In the classroom today, Clay Malcolm elaborates on how you can use 2 HSA accounts so that you have 1 for liquid or short term use, and the other as an investment.
Discover all the benefits of investing in your HSA accounts, including the many tax advantages.
Mike: Welcome back to the FlipNerd.com REI Classroom where experts from the real estate investment industry teach you quick lessons to take your business to the next level. And now, let’s meet today’s expert host.
Clay: Hi, everyone, and welcome to the REI Classroom. My name is Clay Malcolm with New Direction IRA and today we’re going to be talking about HSAs and the way that you can maximize their benefits.
Mike: This REI classroom real estate lesson is sponsored by VirtualStaffNow.com.
Clay: As you may or may not know, HSAs are a bit of a revolution when it comes to taking care of a person’s lifetime medical expenses. The tax benefits and properties of the accounts are unusual in as much as they are the next generation of things that have been going on in the past. Like, let’s say a flex-spending account or a health reimbursement account. The tax benefits are these: when you make contributions to the HSA, it’s pre-tax, similar to a traditional IRA. While the money is in that HSA, it’s tax deferred so if that money gets invested and makes earnings, all that is tax deferred. And then, when you take a distribution for a qualified medical expense, it’s also tax-free on the way out like a Roth IRA. So actually, the tax benefits take the best of both a Roth IRA and a traditional IRA and put it in one.

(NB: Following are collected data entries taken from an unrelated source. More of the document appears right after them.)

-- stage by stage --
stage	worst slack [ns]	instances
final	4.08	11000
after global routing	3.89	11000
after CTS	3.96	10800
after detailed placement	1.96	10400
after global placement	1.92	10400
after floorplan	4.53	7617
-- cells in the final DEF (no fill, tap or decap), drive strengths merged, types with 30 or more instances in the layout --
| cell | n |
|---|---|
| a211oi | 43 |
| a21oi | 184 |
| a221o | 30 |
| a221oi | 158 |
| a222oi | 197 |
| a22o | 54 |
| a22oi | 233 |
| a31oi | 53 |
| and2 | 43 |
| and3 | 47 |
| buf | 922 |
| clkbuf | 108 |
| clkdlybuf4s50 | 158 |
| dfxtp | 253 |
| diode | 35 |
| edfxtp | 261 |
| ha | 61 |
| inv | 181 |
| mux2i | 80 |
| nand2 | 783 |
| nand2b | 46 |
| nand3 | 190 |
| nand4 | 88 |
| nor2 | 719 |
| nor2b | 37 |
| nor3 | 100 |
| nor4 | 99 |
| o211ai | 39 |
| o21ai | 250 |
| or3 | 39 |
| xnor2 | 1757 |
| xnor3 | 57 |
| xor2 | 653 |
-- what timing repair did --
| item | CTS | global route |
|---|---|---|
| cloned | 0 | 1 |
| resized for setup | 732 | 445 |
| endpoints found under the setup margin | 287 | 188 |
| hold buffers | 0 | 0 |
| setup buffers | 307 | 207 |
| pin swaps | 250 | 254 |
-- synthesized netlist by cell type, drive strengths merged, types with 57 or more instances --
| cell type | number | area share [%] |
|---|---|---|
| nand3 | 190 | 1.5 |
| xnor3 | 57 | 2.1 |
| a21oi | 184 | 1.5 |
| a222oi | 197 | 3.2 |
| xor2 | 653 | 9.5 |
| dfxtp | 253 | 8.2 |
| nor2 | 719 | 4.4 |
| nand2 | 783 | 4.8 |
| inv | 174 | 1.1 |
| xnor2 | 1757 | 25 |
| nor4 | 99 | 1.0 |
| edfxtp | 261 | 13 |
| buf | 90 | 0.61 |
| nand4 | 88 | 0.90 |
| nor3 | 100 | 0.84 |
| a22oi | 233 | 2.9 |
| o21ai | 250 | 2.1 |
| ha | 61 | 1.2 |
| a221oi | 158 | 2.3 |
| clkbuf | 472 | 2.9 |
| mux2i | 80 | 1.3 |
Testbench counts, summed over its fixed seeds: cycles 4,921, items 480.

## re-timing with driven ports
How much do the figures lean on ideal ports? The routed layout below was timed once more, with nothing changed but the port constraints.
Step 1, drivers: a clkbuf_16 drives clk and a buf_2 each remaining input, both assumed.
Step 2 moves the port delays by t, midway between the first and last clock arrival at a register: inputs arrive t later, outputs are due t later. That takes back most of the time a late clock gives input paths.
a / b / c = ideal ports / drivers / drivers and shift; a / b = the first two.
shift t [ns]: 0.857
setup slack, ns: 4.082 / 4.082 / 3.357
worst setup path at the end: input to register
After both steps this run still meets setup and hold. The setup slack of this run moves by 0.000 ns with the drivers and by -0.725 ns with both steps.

The money that you contribute to an HSA is over and above anything that you would be contributing to your retirement account and the ability of that account to persist over time and to be in that tax-deferred state really gives you a couple of advantages. And the two-HSA strategy that we’re going to talk about today really tries to maximize those two benefits. Benefit number one, of course, is any qualified medical expense that you’re going to end up paying, certainly if you just run it through your HSA, you already save the percentage that is your income tax rate. Right, because it was pre-tax money in and tax-free on the way out, so you never pay tax on that money so you save whatever your tax rate was and that’s tremendous.
And in a lot of cases, somebody will keep an HSA that is very liquid, usually with a bank or an insurance company that has a debit card and as much convenience as they can provide. But a lot of those types of providers don’t allow that money to be invested so it’s static. But in that particular HSA, one might keep the amount of money that makes them feel comfortable if a medical event should occur. So maybe that’s a half a year’s deductible, or two year’s deductible, or a year. It really is up to the account holder. And keep in mind that your HSA is completely under your individual control, not your employer and not your insurance company.
Now the second HSA as part of the strategy is the long-term. So you can have as many HSAs as you want so what a lot of folks will do is once they have that liquid HSA that has a comfortable amount of money in it for them, they will keep making contributions, they’ll open a second HSA at a provider that allows for investment and they will keep moving money over there. No tax, no penalty to make that transfer. And they will invest that for the long run because any earnings that that HSA makes can eventually still be distributed tax-free for qualified medical expenses.
So not only can you take care of your medical expenses in the here and now, but also a lifetime’s medical expenses, which may free up your IRA money in retirement to buy a boat or take a trip or do something fun for your grandkids. So the properties of the HAS, in a lot of cases, can be maximized most efficiently with two HSAs, one for the here and now, and one for the long term. Thanks for joining us on the REI Classroom. I’m Clay Malcolm.